Creates savepoint of given name from current state of the datastore.

This command is also available in the interactive mode.

revert-to-savepoint name

Reverts the datastore to given savepoint.

NOTE: This is dangerous. Once the datastore is reverted, all extra data is lost. Not available in interactive mode.

update-project name [--force]

Updates given project, possibly forcefully. Loads the required substore mappings as needed. The project name is matched in the same way as show-project.

active-projects [days = 90]

Displays a large csv that displays per substore and total number of projects, valid projects and active projects. Project is considered active if it has at least one commit no older than days before now.

Interactive Mode

Library

TODO some basic information about how to use the library and stuff. Will be written once it is actually used in other crates.

API Usage

The API provides various view wrappers around the internal parasite objects. These are all defined in the lib.rs file. Notably these are DatastoreView and SubstoreView for the whole datastore and its substores respectively.

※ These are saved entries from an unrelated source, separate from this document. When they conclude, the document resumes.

**config.mk**
```make
export PLATFORM = sky130hd
export DESIGN_NAME = pipeline_stall_controller
export DESIGN_NICKNAME = d
export VERILOG_FILES = /design/src/rtl/pipeline_stall_controller.sv
export SDC_FILE = /design/constraint.sdc
export NUM_CORES = 1
export LEC_CHECK = 0
export BUFFER_PORTS_ARGS = -buffer_cell sky130_fd_sc_hd__buf_4
export CAP_MARGIN = 10
export CORE_MARGIN = 2
export CORE_UTILIZATION = 45
export CTS_CLUSTER_DIAMETER = 40
export DETAILED_ROUTE_END_ITERATION = 8
export GPL_TIMING_DRIVEN = 0
export HOLD_SLACK_MARGIN = 0.08
export PLACE_DENSITY = 0.71
export SETUP_SLACK_MARGIN = 0.05
export SYNTH_ARGS = -nofsm -noshare
export SYNTH_HDL_FRONTEND = slang
export SYNTH_SLANG_ARGS = --single-unit
```
**constraint.sdc**
```tcl
create_clock -name clk -period 2.1 [get_ports clk]
set_input_delay 0.525 -clock clk [delete_from_list [all_inputs] [get_ports clk]]
set_output_delay 0.525 -clock clk [all_outputs]
set_load 0.005 [all_outputs]
```
**config.mk**
```make
export PLATFORM = sky130hd
export DESIGN_NAME = phase_sequencer
export DESIGN_NICKNAME = d
export VERILOG_FILES = /design/src/rtl/phase_seq_pkg.sv /design/src/rtl/phase_sequencer_tick_gen.sv /design/src/rtl/phase_sequencer.sv
export SDC_FILE = /design/constraint.sdc
export NUM_CORES = 1
export LEC_CHECK = 0
export ABC_AREA = 1
export CAP_MARGIN = 15
export CORE_MARGIN = 3
export CORE_UTILIZATION = 35
export CTS_CLUSTER_SIZE = 20
export DETAILED_ROUTE_END_ITERATION = 16
export GPL_TIMING_DRIVEN = 0
export MAX_ROUTING_LAYER = met4
export PLACE_DENSITY = 0.7
export REMOVE_ABC_BUFFERS = 1
export SKIP_LAST_GASP = 1
export SLEW_MARGIN = 20
export SYNTH_ARGS = -nofsm -noshare
export SYNTH_HDL_FRONTEND = slang
export SYNTH_SLANG_ARGS = --single-unit
```
**constraint.sdc**
```tcl
create_clock -name clock -period 1.6 [get_ports clock]
set_clock_uncertainty 0.05 [all_clocks]
set_input_delay 0.4 -clock clock [delete_from_list [all_inputs] [get_ports clock]]
set_output_delay 0.4 -clock clock [all_outputs]
set_load 0.02 [all_outputs]
```
===== src/rtl/divisor_pkg.sv =====
// Shared types and constants for the programmable clock-enable divider bank.
package divisor_pkg;

    typedef enum logic {
        StIdle = 1'b0,
        StRun  = 1'b1
    } canal_state_e;

    localparam logic ModeCont    = 1'b0;
    localparam logic ModeOneShot = 1'b1;

endpackage


===== src/rtl/divisor_canal.sv =====
// One divider channel: counts CE pulses up to a programmable terminal value and ticks on wrap.
module divisor_canal
    import divisor_pkg::*;
#(
    parameter int unsigned BITS       = 8,
    parameter int unsigned MAX_CUENTA = 5
) (
    input  logic            CLK,
    input  logic            RST,
    input  logic            CE,
    input  logic            START,
    input  logic            ONE_SHOT,
    input  logic            WE,
    input  logic [BITS-1:0] WR_MOD,
    output logic [BITS-1:0] CUENTA,
    output logic            FIN_CUENTA,
    output logic            ACTIVO
);

    canal_state_e    state_q, state_d;
    logic [BITS-1:0] cuenta_q, cuenta_d;
    logic [BITS-1:0] shadow_q, shadow_d;
    logic [BITS-1:0] mod_q, mod_d;
    logic [BITS-1:0] next_mod;
    logic            wrap;

    // A write landing on the same edge as a reload goes straight to the active modulus.
    assign next_mod = WE ? WR_MOD : shadow_q;

    // >= rather than == so a corrupted count still wraps instead of running to overflow.
    assign wrap = (state_q == StRun) && CE && !START && (cuenta_q >= mod_q);

    always_comb begin
        state_d  = state_q;
        cuenta_d = cuenta_q;
        shadow_d = WE ? WR_MOD : shadow_q;
        mod_d    = mod_q;

        unique case (state_q)
            StIdle: begin
                cuenta_d = '0;
                if (START) begin
                    state_d = StRun;
                    mod_d   = next_mod;
                end
            end
            StRun: begin
                if (START) begin
                    cuenta_d = '0;
                    mod_d    = next_mod;
                end else if (wrap) begin
                    cuenta_d = '0;
                    mod_d    = next_mod;
                    unique case (ONE_SHOT)
                        ModeOneShot: state_d = StIdle;
                        ModeCont:    state_d = StRun;
                        default:     state_d = StRun;
                    endcase
                end else if (CE) begin
                    cuenta_d = cuenta_q + BITS'(1);
                end
            end
            default: begin
                state_d  = StIdle;
                cuenta_d = '0;
            end
        endcase
    end

    always_ff @(posedge CLK) begin
        if (RST) begin
            state_q  <= StIdle;
            cuenta_q <= '0;
            shadow_q <= BITS'(MAX_CUENTA);
            mod_q    <= BITS'(MAX_CUENTA);
        end else begin
            state_q  <= state_d;
            cuenta_q <= cuenta_d;
            shadow_q <= shadow_d;
            mod_q    <= mod_d;
        end
    end

    assign CUENTA     = cuenta_q;
    assign FIN_CUENTA = wrap;
    assign ACTIVO     = (state_q == StRun);

endmodule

The datastore provides information about projects, savepoints and substores, while the substores provide wrappers around everything else. These wrappers (StoreView, LinkedStoreView, etc.) then wrap around actual database records, one file each and provide iterators to its elements.

To see the actual use, have a look at the example_ prefixed commands in main.rs and definitely at lib.rs, which actually provides all the API.

Extra Functions

scrapper

Downloads the urls of all GitHub public projects directly from GH API. Usage:

scrapper -ds projects.csv

Where projects.csv is path to the csv file that the repos will be added to. Works incrementally, i.e. loads the file first to determine where it stopped and then continues from the last project.

metadata-scrapper

For previously scrapped github project urls gets their metadata and creates a table with extra information, such as language, stars, etc. Usage:

metadata-scrapper -ds projects.csv

Where projects.csv is the projects table generated by scrapper. A table of that name and .with_metadata suffix is used/created for the results of projects with metadata. Additional arguments can be provided (see settings.rs), such as number of threads, etc.

Appendix A - TODO

The following are current items that are being worked on or that must be checked are already finished:

  • convert iterators in the db.rs to the new format

  • add metadata extraction for the assembled projects ?

  • and how to stop them threads that are updating (purge the queue should do it, the task would then end once all other threads will become idle)

  • add log for commands entered

  • add log for on/off of the downloader on the database

And the following are large items that should be added to parasite:

  • github linguist and cloc to be executed on snapshots
  • db guys should be able to regenerate their indices from the datafiles
  • add projects from github directly
  • add issues

Appendix B - Debug CLI Commands

contents-compression

Calculates and displays the compression ratio for contents. This takes some time as all substore's contents are walked, read and decompressed to analyze the decompressed size. Compressed and decompressed data size is reported for each substore and a total. The sizes already take into account the overhead of the storage format (id and compressed size).

Appendix D - Version History

The datastore keeps its own version counter, which signifies the internal version of the datastore. The versions described here are binary incompatible versions of parasite, stored here only for historic purposes and context:

0.3 (current)

Substores and various fixes to API and storage model. Complete code rewrite.

0.2.1

File contents are stored in a split store, split by file extension.

0.2

File contents are stored as well, interactive updater. Binary format only. Only git and github input sources. Pretty much complete code rewrite.

0.1

csv format, no file contents stored. Multiple data inputs (git, github, ghtorrent).